Name: Ana Cavalcanti
Affiliation: University of York, United Kingdom
Homepage: https://www-users.york.ac.uk/~alcc500/

Bio:
Ana Cavalcanti is a Professor at the University of York and a Royal Society - Wolfson Research Merit Award holder. In 2003, she was awarded a Royal Society Industry Fellowship to work with QinetiQ on formal methods. She has published more than 100 papers and chaired the Programme Committee of various well-established international conferences. Her main research interest is the theory and practice of formal methods. She has a long-term interest in refinement, safety-critical systems, object-orientation , concurrency, and real-time applications. She has played a major role in the design and formalization of a state-rich process algebra, namely, Circus, and its development techniques using Hoare and He’s Unifying Theories of Programming.

Learning in RoboStar.
The RoboStar framework supports a model-based approach in the development of control software for robotics applications. It provides domain-specific tool-independent notations for modelling and simulation, and techniques for automatic generation of artefacts.

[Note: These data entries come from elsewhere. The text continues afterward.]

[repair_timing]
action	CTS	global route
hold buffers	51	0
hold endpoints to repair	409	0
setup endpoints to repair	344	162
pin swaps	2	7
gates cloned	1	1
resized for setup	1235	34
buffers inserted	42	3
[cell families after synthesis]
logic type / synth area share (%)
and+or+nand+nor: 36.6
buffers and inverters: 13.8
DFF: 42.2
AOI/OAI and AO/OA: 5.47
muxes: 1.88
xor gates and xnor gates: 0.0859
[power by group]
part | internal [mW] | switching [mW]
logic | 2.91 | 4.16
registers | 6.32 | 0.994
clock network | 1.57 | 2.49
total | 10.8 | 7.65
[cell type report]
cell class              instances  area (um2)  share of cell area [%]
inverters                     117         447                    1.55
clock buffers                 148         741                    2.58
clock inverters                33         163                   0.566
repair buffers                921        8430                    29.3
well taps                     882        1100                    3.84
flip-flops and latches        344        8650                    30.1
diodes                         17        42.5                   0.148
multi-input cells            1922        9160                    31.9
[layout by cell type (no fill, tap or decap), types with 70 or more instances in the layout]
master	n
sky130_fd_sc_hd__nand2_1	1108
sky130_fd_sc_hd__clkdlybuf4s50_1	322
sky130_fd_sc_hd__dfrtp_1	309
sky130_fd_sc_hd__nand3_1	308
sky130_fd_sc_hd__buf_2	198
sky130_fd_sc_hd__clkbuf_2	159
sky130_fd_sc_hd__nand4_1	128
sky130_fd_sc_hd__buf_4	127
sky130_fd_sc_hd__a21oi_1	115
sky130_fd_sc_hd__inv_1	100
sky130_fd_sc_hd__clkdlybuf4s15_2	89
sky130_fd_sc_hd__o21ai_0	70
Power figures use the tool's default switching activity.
File: config.mk
export PLATFORM = sky130hd
export DESIGN_NAME = psram_arbiter
export DESIGN_NICKNAME = d
export VERILOG_FILES = /design/src/rtl/psram_arb_pkg.sv /design/src/rtl/psram_arb_prio.sv /design/src/rtl/psram_arbiter.sv
export SDC_FILE = /design/constraint.sdc
export NUM_CORES = 1
export LEC_CHECK = 0
export BUFFER_PORTS_ARGS = -buffer_cell sky130_fd_sc_hd__clkbuf_2
export CAP_MARGIN = 20
export CORE_UTILIZATION = 39
export DETAILED_ROUTE_END_ITERATION = 12
export PLACE_DENSITY = 0.77
export SETUP_SLACK_MARGIN = 0.02
export SYNTH_ARGS = -nofsm -noshare
export SYNTH_HDL_FRONTEND = slang
export SYNTH_HIERARCHICAL = 1
export SYNTH_SLANG_ARGS = --single-unit
File: constraint.sdc
create_clock -name clk_sys -period 1.5 [get_ports clk_sys]
set_input_delay 0.15 -clock clk_sys [delete_from_list [all_inputs] [get_ports clk_sys]]
set_output_delay 0.15 -clock clk_sys [all_outputs]
set_load 0.02 [all_outputs]
File: src/rtl/psram_arb_pkg.sv
// psram_arb_pkg: shared types for the PSRAM arbiter.
//   arb_state_e  - arbiter FSM states
//   GNT_*        - grant encoding reported on psram_arbiter.grant
package psram_arb_pkg;

    typedef enum logic [2:0] {
        StIdle,
        StIssue,
        StWaitBusy,
        StWaitIdle,
        StDone
    } arb_state_e;

    localparam logic [1:0] GNT_DL  = 2'd0;
    localparam logic [1:0] GNT_CLR = 2'd1;
    localparam logic [1:0] GNT_CPU = 2'd2;
    localparam logic [1:0] GNT_CAS = 2'd3;

endpackage

File: src/rtl/psram_arb_prio.sv
// psram_arb_prio: combinational priority encoder for the PSRAM arbiter.
// Order is dl > clr > cpu > cas. Cassette reads are eligible only inside the
// refresh window unless promoted by age, in which case they rank above cpu and
// ignore the window.
// Ports:
//   dl_req, clr_req, cpu_req, cas_req  requester levels
//   cas_window                         cassette slot open
//   age                                cpu grants lost by the pending cas read
//   valid                              at least one eligible requester
//   winner                             GNT_* code of the winner
module psram_arb_prio
    import psram_arb_pkg::*;
#(
    parameter int unsigned AGE_LIMIT = 8,
    parameter bit          AGING_EN  = 1'b0
) (
    input  logic       dl_req,
    input  logic       clr_req,
    input  logic       cpu_req,
    input  logic       cas_req,
    input  logic       cas_window,
    input  logic [7:0] age,
    output logic       valid,
    output logic [1:0] winner
);

    logic cas_promote;
    logic cas_elig;

    assign cas_promote = AGING_EN && ({24'd0, age} >= AGE_LIMIT);
    assign cas_elig    = cas_req && (cas_window || cas_promote);

    always_comb begin
        valid  = 1'b1;
        winner = GNT_DL;
        if (dl_req) begin
            winner = GNT_DL;
        end else if (clr_req) begin
            winner = GNT_CLR;
        end else if (cas_req && cas_promote) begin
            winner = GNT_CAS;
        end else if (cpu_req) begin
            winner = GNT_CPU;
        end else if (cas_elig) begin
            winner = GNT_CAS;
        end else begin
            valid = 1'b0;
        end
    end

endmodule

File: src/rtl/psram_arbiter.sv
// psram_arbiter: four-way arbiter in front of a single-command PSRAM port.
// Requesters: ioctl download (dl), hard-reset cleanup (clr), CPU, cassette (cas).
// One transaction at a time: IDLE selects, ISSUE strobes mem_rd/mem_we for one
// cycle, WAIT_BUSY/WAIT_IDLE follow mem_ready low then high, DONE pulses the
// winner's ack.
// Ports:
//   clk_sys, reset              clock, asynchronous active-high reset
//   dl_req/ack, dl_addr/din     download writes
//   clr_req/ack, clr_addr       cleanup writes of 8'h00
//   cpu_req/we/ack, addr/din    CPU reads and writes
//   cas_req/ack, cas_addr       cassette reads, gated by cas_window
//   rdata                       data of the last completed read
//   mem_addr/din/rd/we          PSRAM command side
//   mem_dout, mem_ready         PSRAM read data and idle level
//   grant                       owner of current or last transaction (GNT_*)
// Configuration: define PSRAM_ARB_CAS_AGING_EN to let a starved cassette read
// overtake the CPU after AGE_LIMIT lost CPU grants.
module psram_arbiter
    import psram_arb_pkg::*;
#(
    parameter int unsigned AW        = 23,
    parameter int unsigned AGE_LIMIT = 8
) (
    input  logic          clk_sys,
    input  logic          reset,
    input  logic          dl_req,
    output logic          dl_ack,
    input  logic [AW-1:0] dl_addr,
    input  logic [7:0]    dl_din,
    input  logic          clr_req,
    output logic          clr_ack,
    input  logic [AW-1:0] clr_addr,
    input  logic          cpu_req,
    input  logic          cpu_we,
    output logic          cpu_ack,
    input  logic [AW-1:0] cpu_addr,
    input  logic [7:0]    cpu_din,
    input  logic          cas_req,
    output logic          cas_ack,
    input  logic [AW-1:0] cas_addr,
    input  logic          cas_window,
    output logic [7:0]    rdata,
    output logic [AW-1:0] mem_addr,
    output logic [7:0]    mem_din,
    output logic          mem_rd,
    output logic          mem_we,
    input  logic [7:0]    mem_dout,
    input  logic          mem_ready,
    output logic [1:0]    grant
);

`ifdef PSRAM_ARB_CAS_AGING_EN
    localparam bit AgingEn = 1'b1;
`else
    localparam bit AgingEn = 1'b0;
`endif

    arb_state_e    state_q;
    logic          is_write_q;
    logic          win_valid;
    logic [1:0]    win;
    logic [AW-1:0] sel_addr;
    logic [7:0]    sel_din;
    logic          sel_we;
    logic [7:0]    age;
    logic          take;

    // A winner is only taken while idle and the PSRAM reports ready.
    assign take = (state_q == StIdle) && mem_ready && win_valid;

    psram_arb_prio #(
        .AGE_LIMIT (AGE_LIMIT),
        .AGING_EN  (AgingEn)
    ) u_prio (
        .dl_req     (dl_req),
        .clr_req    (clr_req),
        .cpu_req    (cpu_req),
        .cas_req    (cas_req),
        .cas_window (cas_window),
        .age        (age),
        .valid      (win_valid),
        .winner     (win)
    );

    always_comb begin
        sel_addr = '0;
        sel_din  = 8'h00;
        sel_we   = 1'b0;
        unique case (win)
            GNT_DL: begin
                sel_addr = dl_addr;
                sel_din  = dl_din;
                sel_we   = 1'b1;
            end
            GNT_CLR: begin
                sel_addr = clr_addr;
                sel_din  = 8'h00;
                sel_we   = 1'b1;
            end
            GNT_CPU: begin
                sel_addr = cpu_addr;
                sel_din  = cpu_din;
                sel_we   = cpu_we;
            end
            GNT_CAS: begin
                sel_addr = cas_addr;
                sel_din  = 8'h00;
                sel_we   = 1'b0;
            end
            default: ;
        endcase
    end

`ifdef PSRAM_ARB_CAS_AGING_EN
    logic [7:0] age_q;

    // Counts cpu grants taken while a cassette read waits; saturates at 255.
    always_ff @(posedge clk_sys or posedge reset) begin
        if (reset) begin
            age_q <= 8'h00;
        end else if (take) begin
            if (win == GNT_CAS) begin
                age_q <= 8'h00;
            end else if (win == GNT_CPU && cas_req && age_q != 8'hFF) begin
                age_q <= age_q + 8'h01;
            end
        end
    end

    assign age = age_q;
`else
    assign age = 8'h00;
`endif

    always_ff @(posedge clk_sys or posedge reset) begin
        if (reset) begin
            state_q    <= StIdle;
            is_write_q <= 1'b0;
            grant      <= GNT_DL;
            mem_addr   <= '0;
            mem_din    <= 8'h00;
            mem_rd     <= 1'b0;
            mem_we     <= 1'b0;
            rdata      <= 8'h00;
            dl_ack     <= 1'b0;
            clr_ack    <= 1'b0;
            cpu_ack    <= 1'b0;
            cas_ack    <= 1'b0;
        end else begin
            case (state_q)
                StIdle: begin
                    if (take) begin
                        grant      <= win;
                        mem_addr   <= sel_addr;
                        mem_din    <= sel_din;
                        is_write_q <= sel_we;
                        // Strobe is registered here so it is high for the ISSUE cycle.
                        mem_we     <= sel_we;
                        mem_rd     <= !sel_we;
                        state_q    <= StIssue;
                    end
                end
                StIssue: begin
                    mem_rd  <= 1'b0;
                    mem_we  <= 1'b0;
                    state_q <= StWaitBusy;
                end
                StWaitBusy: begin
                    if (!mem_ready) begin
                        state_q <= StWaitIdle;
                    end
                end
                StWaitIdle: begin
                    if (mem_ready) begin
                        if (!is_write_q) begin
                            rdata <= mem_dout;
                        end
                        unique case (grant)
                            GNT_DL:  dl_ack  <= 1'b1;
                            GNT_CLR: clr_ack <= 1'b1;
                            GNT_CPU: cpu_ack <= 1'b1;
                            GNT_CAS: cas_ack <= 1'b1;
                            default: ;
                        endcase
                        state_q <= StDone;
                    end
                end
                StDone: begin
                    dl_ack  <= 1'b0;
                    clr_ack <= 1'b0;
                    cpu_ack <= 1'b0;
                    cas_ack <= 1'b0;
                    state_q <= StIdle;
                end
                default: state_q <= StIdle;
            endcase
        end
    end

endmodule

After elaboration in Yosys (flattened, before gate mapping)
Index checks and enable logic that the tools add are counted.
Word-level totals
  memories: 0
  output and inout bits: 47
  logic and storage cells: 80
  memory bits (read-only): 0
  bits of input ports: 125
  bits in registers: 51
  bits in writable memories: 0
  bits in latches: 0
Cells by class
  div/mod/pow operators: 0
  reduce and logical (&&, ||, !) cells: 19
  mux-type cells: 31
  $lt $le $gt $ge: 0
  $add $sub $neg: 0
  $mul: 0
  equal/unequal tests: 17
  shifts and indexed selects: 0
  bitwise operators: 1
Operator list (number)
  23-bit one-hot mux with 4 select lines: 1
  8-bit one-hot mux with 3 select lines: 1
  3-bit AND reduction: 6
  1-bit 2-to-1 mux: 14
  1-bit one-hot mux with 2 select lines: 6
  3-bit one-hot mux with 4 select lines: 1
  3-bit 2-to-1 mux: 3
  2-bit equality test, second input constant: 4
  2-bit 2-to-1 mux: 4
  2-bit inequality test, second input constant: 4
  3-bit by 2-bit equality test with 1-bit output, second input constant: 2
  2-bit by 1-bit inequality test with 1-bit output, second input constant: 3
  2-bit by 1-bit equality test with 1-bit output, second input constant: 2
  2-bit logical NOT: 2
  2-bit AND reduction: 2
  2-bit nonzero test: 2
  2-bit OR reduction: 2
  3-bit by 1-bit equality test with 1-bit output, second input constant: 1
  3-bit equality test, second input constant: 1
  1-bit logical AND: 3
  3-bit logical NOT: 1
  1-bit one-hot mux with 3 select lines: 1
  1-bit logical NOT: 1
  1-bit inverter: 1

Logic depth before layout (Yosys ltp)
  depth in word-level cells: 11
  mapped depth: 7
  mapped depth without buffers: 5

Cells and area by module
Netlist, hierarchy kept.
Modules (own cells, without submodules)
  psram_arbiter: instances 1, seq. area each 1276.2 sq um, area an instance 2742.6 sq um, cells each 172
  psram_arb_prio: instances 1, seq. area each 0.0 sq um, area an instance 33.8 sq um, cells each 7

Worst setup path after synthesis
No wires, ideal clock.
  path type: input to register
  start point: input cpu_req
  end point: register mem_addr[10]
  setup slack: -111 ps
  required time: 1375 ps
  library setup time: 125 ps
  stages: 6
  arrival: 1486 ps
  path through: nand3b_1 > a21oi_1 > buf_6 > buf_12 > mux4_2 > mux2_4
Between the ends
  word-level cells in the longest chain between the ends: 5
Ends and longest elaborated chain
  start, declared: line psram_arbiter.sv:33  | input logic cpu_req,
  2-bit 2-to-1 mux (*): line psram_arb_prio.sv:42  | end else if (cpu_req) begin
  2-bit 2-to-1 mux (*): line psram_arb_prio.sv:38  | end else if (clr_req) begin
  2-bit 2-to-1 mux (*): line psram_arb_prio.sv:36  | if (dl_req) begin
  named net win[0]: line psram_arbiter.sv:61  | logic [1:0] win;
  2-bit equality test (tied with other cells): line psram_arbiter.sv:89  | unique case (win)
  23-bit one-hot mux with 4 select lines (*): line psram_arbiter.sv:89
  end signal, assigned: line psram_arbiter.sv:154  | mem_addr <= sel_addr;
  end, declared: line psram_arbiter.sv:43  | output logic [AW-1:0] mem_addr,
The timed path passes the listed nets; every way through them passes the cells marked *.
A chain may end at the register's enable or synchronous reset.

Worst setup path after layout
  start point: input cpu_req
  end point: register mem_addr[22]
The elaborated chain is that of the path after synthesis.

==> results.txt <==
----------------------------------------------------
[Status]
  Result of the run ... completed

[Worst hold path]
  Path class of the lowest-slack min-delay path ... in2reg

[Clock tree]
  Buffer cell driving the clock tree root ... sky130_fd_sc_hd__clkbuf_8
  Number of buffers between clock root and the deepest sink ... 2
  Worst-skew pair later-pin latency ... 0.30 ns
  Post CTS Setup Buffer Count ... 0
  Total clock sinks ... 51
  TritonCTS clock tree ... done
  Clock-pin transition on the worst setup and hold timing paths ... 0.09 ns
  CTS H-Tree Depth ... 2
  Clock buffers created by TritonCTS ... 5

[Power]
  Max IR drop VDD ... 687 uV
  PwrDens ... 1640 nW/um^2
  Static leakage power ... 2.01 nW
  Post-layout power ... 6.56 mW

[STA]
  Final critical-path share of the clock period ... 0.991
  Worst-Margin Slew ... 0.563 ns
  Setup repair after global routing missed its margin ... yes
  Peak clock frequency supported by timing ... 673 MHz
  Worst slew margin relative to its limit ... 0.624
  Clock skew ... 0.00682 ns
  Time the worst path needs with I/O delays and setup ... 1.49 ns
  Number of slew-limit violations in the final report ... 0
  PnR worst setup slack ... 0.0141 ns
  Number of failing hold endpoints at the final stage ... 0
  Final-report setup violation count ... 0
  Setup_tns ... 0 ns

[Placement]
  Final RePlAce weighted congestion ... roughly 0.74
  Post-detailed-placement half-perimeter wirelength ... ~5400 um
  DP Cell Count ... 447
  DP Worst Slack ... -0.321 ns
  Number of port buffers ... 171

[Global route]
  Global-route total usage across every layer ... 0.190
  Antenna violations before repair ... 0
  Via count of the first global-routing pass ... roughly 2300
  Congestion Overflow GR ... 0
  Global-route wire length before repair ... 10800 um
  Maximum number of pins on one net before global-route repair ... 27

[Routing]
  Total detailed-routing wirelength ... 6730 um
  Number of nets with antenna violations after routing ... 0
  Pre-Repair DR Iteration Count ... 4
  Wire per inst ... 14.7 um
  Drt first-iter violations ... 57
  DR vias/cell ... 4.84
  # DRC ... 0
  Total via count in the routed design ... 2212

[Logic synthesis]
  Post-Syn Area ... 2770 um^2
  Yosys synthesis warning count ... 6
  Mean cell area of the mapped netlist ... 15.6 um^2
  Post-Synthesis Net Count ... roughly 300
  Syn Inst Count ... roughly 180

[Setup path]
  Worst Path Required ... roughly 1.7 ns
  Crit path capture type ... register
  Chain of cells forming the critical path ... buf_6 -> nand3b_1 -> a21oi_4 -> buf_12 -> mux4_1 -> mux2_2
  Classification of the worst setup path ... in2reg
  Master of the slowest instance on the critical path ... sky130_fd_sc_hd__mux4_1
  Crit path launch type ... input pin
  Arrival time reported for the critical path endpoint ... 1.67 ns
  Critical path fanouts, max ... 22
  Worst path max stage delay ... 0.57 ns

[Run]
  Maxcap violations ... 0

[Final layout]
  # nets final ... 485
  Cell Count, Final, Fillers Out ... 457
  Share of layout cells above drive strength 1 ... 0.729
  Diode count ... 0
  Area grow syn2layout ... 44.1%
  Final core utilization ... 0.585

[Floorplanning]
  Die area ... about 7500 um^2
  Site Rows ... 30
  Chip Width ... 86.3 um
  Core area ... 6830 um^2
  # IOs ... 172
  Overall die height ... 86.3 um
  Effective utilization at floorplan ... 0.406

----------------------------------------------------
-- per-layer routing --
| metal | global-route usage | vias up | routed length (um) |
|---|---|---|---|
| met5 | 0 | - | 0 |
| met4 | 0.0591 | 0 | 96 |
| met3 | 0.0495 | 11 | 502 |
| met2 | 0.354 | 108 | 3540 |
| met1 | 0.212 | 1056 | 2590 |
| li1 | - | 1037 | - |
-- critical path: cells and delay by family --
family | cells | cell delay [ns]
muxes | 2 | 0.84
buffers and inverters | 2 | 0.30
and+or+nand+nor | 1 | 0.19
AOI/OAI and AO/OA | 1 | 0.18
-- registers in the layout (all words and copies together) (netlist names) --
register    count
is_write_q      1
state_q         3
mem_rd          1
cpu_ack         1
cas_ack         1
dl_ack          1
mem_we          1
clr_ack         1
grant           2
rdata           8
mem_din         8
mem_addr       23
-- layout by cell type (no fill, tap or decap), types with 2 or more instances in the layout --
master,instances
sky130_fd_sc_hd__a21oi_1,3
sky130_fd_sc_hd__a22o_1,2
sky130_fd_sc_hd__buf_12,4
sky130_fd_sc_hd__buf_4,10
sky130_fd_sc_hd__clkbuf_2,170
sky130_fd_sc_hd__clkbuf_8,6
sky130_fd_sc_hd__dfrtp_1,51
sky130_fd_sc_hd__inv_1,3
sky130_fd_sc_hd__mux2_2,16
sky130_fd_sc_hd__mux2_4,26
sky130_fd_sc_hd__mux2i_1,8
sky130_fd_sc_hd__mux4_1,3
sky130_fd_sc_hd__mux4_2,20
sky130_fd_sc_hd__nand2_1,3
sky130_fd_sc_hd__nand3_1,2
sky130_fd_sc_hd__nor2_1,10
sky130_fd_sc_hd__nor2_2,2
sky130_fd_sc_hd__nor3_1,2
sky130_fd_sc_hd__o2bb2ai_1,2
-- report_power, final --
part | switching [mW] | total (mW) | internal (mW)
clock network | 0.429 | 0.969 | 0.540
logic | 1.55 | 3.15 | 1.60
registers | 0.409 | 2.44 | 2.03
-- metrics by stage --
step | hold WS, ns | instance area [um^2]
6_report | 0.0771 | 4000
5_1_grt | 0.0694 | 4000
4_1_cts | 0.0686 | 3940
3_5_place_dp | 0.221 | 3810
3_3_place_gp | 0.213 | 3810
2_1_floorplan | 0.292 | 2780
-- timing repair --
action	in CTS	in global routing
cloned	0	1
hold endpoints to repair	25	0
resized for setup	1	10
endpoints found under the setup margin	11	32
hold buffers	1	0
pin swaps	0	1
-- final timing paths --
path	to	from	slack, ns	cells past startpoint
worst max-delay path	mem_addr[22]	cpu_req	0.01	6
worst min-delay path	rdata[5]	mem_dout[5]	0.08	2
worst max register to register	mem_addr[20]	state_q[2]	0.03	4
worst min register to register	dl_ack	dl_ack	0.48	1
max in group asynchronous	mem_din[4]	reset	0.52	4
min in group asynchronous	mem_addr[3]	reset	0.43	3
-- layout make-up --
cell class	instances	area [um^2]
clock buffers	6	82.6
clock inverters	2	35.0
fillers	588	2840
inverters	4	15.0
multi-input cells	111	1420
flip-flops and latches	51	1280
well taps	96	120
repair buffers	187	1050
Power figures use the tool's default switching activity.
[src/rtl/exc_commit.sv]
// Exception collection and commit: carries flags down D/E/M, commits at M, sequences flush/redirect.
// Optional interrupt commit is enabled by defining EXC_COMMIT_INT_EN.
module exc_commit #(
  parameter logic [31:0] EXC_VECTOR   = 32'hbfc00380,
  parameter int          DRAIN_CYCLES = 2
) (
  input  logic        clk,
  input  logic        rst,
  input  logic        advance,
  input  logic        f_valid,
  input  logic [31:0] f_pc,
  input  logic        f_bd,
  input  logic        f_adel,
  input  logic        d_ri,
  input  logic        d_sys,
  input  logic        d_bp,
  input  logic        d_eret,
  input  logic        e_ov,
  input  logic        e_adel,
  input  logic        e_ades,
  input  logic [31:0] e_vaddr,
  input  logic        exl,
  input  logic [31:0] epc_value,
  input  logic        int_req,
  output logic [6:0]  exc_vec,
  output logic        exc_bd,
  output logic [31:0] epc_out,
  output logic [31:0] badvaddr_out,
  output logic        eret_out,
  output logic        int_taken,
  output logic        flush,
  output logic        redirect,
  output logic [31:0] redirect_pc
);

  typedef enum logic [1:0] {IDLE, FLUSH, DRAIN} state_t;

  typedef struct packed {
    logic        valid;
    logic [31:0] pc;
    logic        bd;
    logic [6:0]  vec;
    logic [31:0] vaddr;
    logic        eret;
  } stage_t;

  state_t      state_q, state_d;
  logic [3:0]  cnt_q, cnt_d;
  stage_t      d_q, d_d, e_q, e_d, m_q, m_d;
  logic [31:0] redirect_pc_q, redirect_pc_d;

  logic m_flagged;
  logic exc_commit_w;
  logic kill_w;
  logic int_commit;

  assign m_flagged    = |m_q.vec;
  assign exc_commit_w = (state_q == IDLE) & m_q.valid & ~exl & (m_flagged | m_q.eret);
  assign kill_w       = (state_q == IDLE) & m_q.valid & exl & m_flagged;

`ifdef EXC_COMMIT_INT_EN
  assign int_commit = (state_q == IDLE) & m_q.valid & int_req & ~m_flagged & ~m_q.eret;
`else
  logic unused_int_req;
  assign unused_int_req = int_req;
  assign int_commit     = 1'b0;
`endif

  // M-stage reporting to CP0 is purely combinational from the M record.
  assign exc_bd       = m_q.bd;
  assign epc_out      = m_q.bd ? (m_q.pc - 32'd4) : m_q.pc;
  assign badvaddr_out = m_q.vec[6] ? m_q.pc : m_q.vaddr;
  assign redirect_pc  = redirect_pc_q;

  always_comb begin
    state_d       = state_q;
    cnt_d         = cnt_q;
    d_d           = d_q;
    e_d           = e_q;
    m_d           = m_q;
    redirect_pc_d = redirect_pc_q;
    exc_vec       = 7'd0;
    eret_out      = 1'b0;
    int_taken     = 1'b0;
    flush         = 1'b0;
    redirect      = 1'b0;

    // Records only move in IDLE; during FLUSH/DRAIN they stay empty so late flags are dropped.
    if (state_q == IDLE && advance) begin
      d_d.valid = f_valid;
      d_d.pc    = f_pc;
      d_d.bd    = f_bd;
      d_d.vec   = {f_adel, 6'd0};
      d_d.vaddr = 32'd0;
      d_d.eret  = 1'b0;
      e_d       = d_q;
      e_d.vec   = d_q.vec | {1'b0, d_ri, 1'b0, d_sys, d_bp, 2'b00};
      e_d.eret  = d_q.eret | d_eret;
      m_d       = e_q;
      m_d.vec   = e_q.vec | {2'b00, e_ov, 2'b00, e_adel, e_ades};
      m_d.vaddr = e_vaddr;
    end else if (kill_w) begin
      m_d.valid = 1'b0;
    end

    case (state_q)
      IDLE: begin
        if (exc_commit_w || int_commit) begin
          state_d       = FLUSH;
          exc_vec       = exc_commit_w ? m_q.vec : 7'd0;
          eret_out      = exc_commit_w & ~m_flagged;
          int_taken     = int_commit;
          redirect_pc_d = (exc_commit_w & ~m_flagged) ? epc_value : EXC_VECTOR;
        end
      end
      FLUSH: begin
        flush     = 1'b1;
        redirect  = 1'b1;
        d_d.valid = 1'b0;
        e_d.valid = 1'b0;
        m_d.valid = 1'b0;
        cnt_d     = 4'(DRAIN_CYCLES - 1);
        state_d   = DRAIN;
      end
      DRAIN: begin
        if (cnt_q == 4'd0) begin
          state_d = IDLE;
        end else begin
          cnt_d = cnt_q - 4'd1;
        end
      end
      default: state_d = IDLE;
    endcase
  end

  always_ff @(posedge clk) begin
    if (rst) begin
      state_q       <= IDLE;
      cnt_q         <= 4'd0;
      d_q           <= '0;
      e_q           <= '0;
      m_q           <= '0;
      redirect_pc_q <= 32'd0;
    end else begin
      state_q       <= state_d;
      cnt_q         <= cnt_d;
      d_q           <= d_d;
      e_q           <= e_d;
      m_q           <= m_d;
      redirect_pc_q <= redirect_pc_d;
    end
  end

endmodule
**config.mk**
```make
export PLATFORM = sky130hd
export DESIGN_NAME = eth_pcs_rx_gearbox
export DESIGN_NICKNAME = d
export VERILOG_FILES = /design/src/rtl/eth_pcs_params.sv /design/src/rtl/eth_pcs_rx_gearbox.sv
export SDC_FILE = /design/constraint.sdc
export NUM_CORES = 1
export LEC_CHECK = 0
export CORE_MARGIN = 4
export CORE_UTILIZATION = 25
export DETAILED_ROUTE_END_ITERATION = 10
export HOLD_SLACK_MARGIN = 0.1
export SKIP_LAST_GASP = 1
export SYNTH_ARGS = -nofsm -noshare
export SYNTH_HDL_FRONTEND = slang
export SYNTH_SLANG_ARGS = --single-unit
```
**constraint.sdc**
```tcl
create_clock -name i_clk -period 7 [get_ports i_clk]
set_clock_uncertainty 0.1 [all_clocks]
set_input_delay 1.4 -clock i_clk [delete_from_list [all_inputs] [get_ports i_clk]]
set_output_delay 1.4 -clock i_clk [all_outputs]
set_load 0.05 [all_outputs]
```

In this talk, we focus on the RoboStar results on verification in the presence of artificial neural networks (ANN). Existing techniques and tools for ANN verification are concerned with component-level properties. In RoboStar, we deal with properties that may depend on all software components, including traditional and ANN components. Our current focus is on trained neural networks for control, used in the context of behavioural models described using RoboChart, a domain-specific modelling language for robotics with support for formal verification. Our proof approach is based on refinement and provides deductive guarantees on behaviour. ANNs can therefore be treated as reliable, white-box components. We describe our modelling notation and a strategy for automated proof based on Isabelle and Marabou.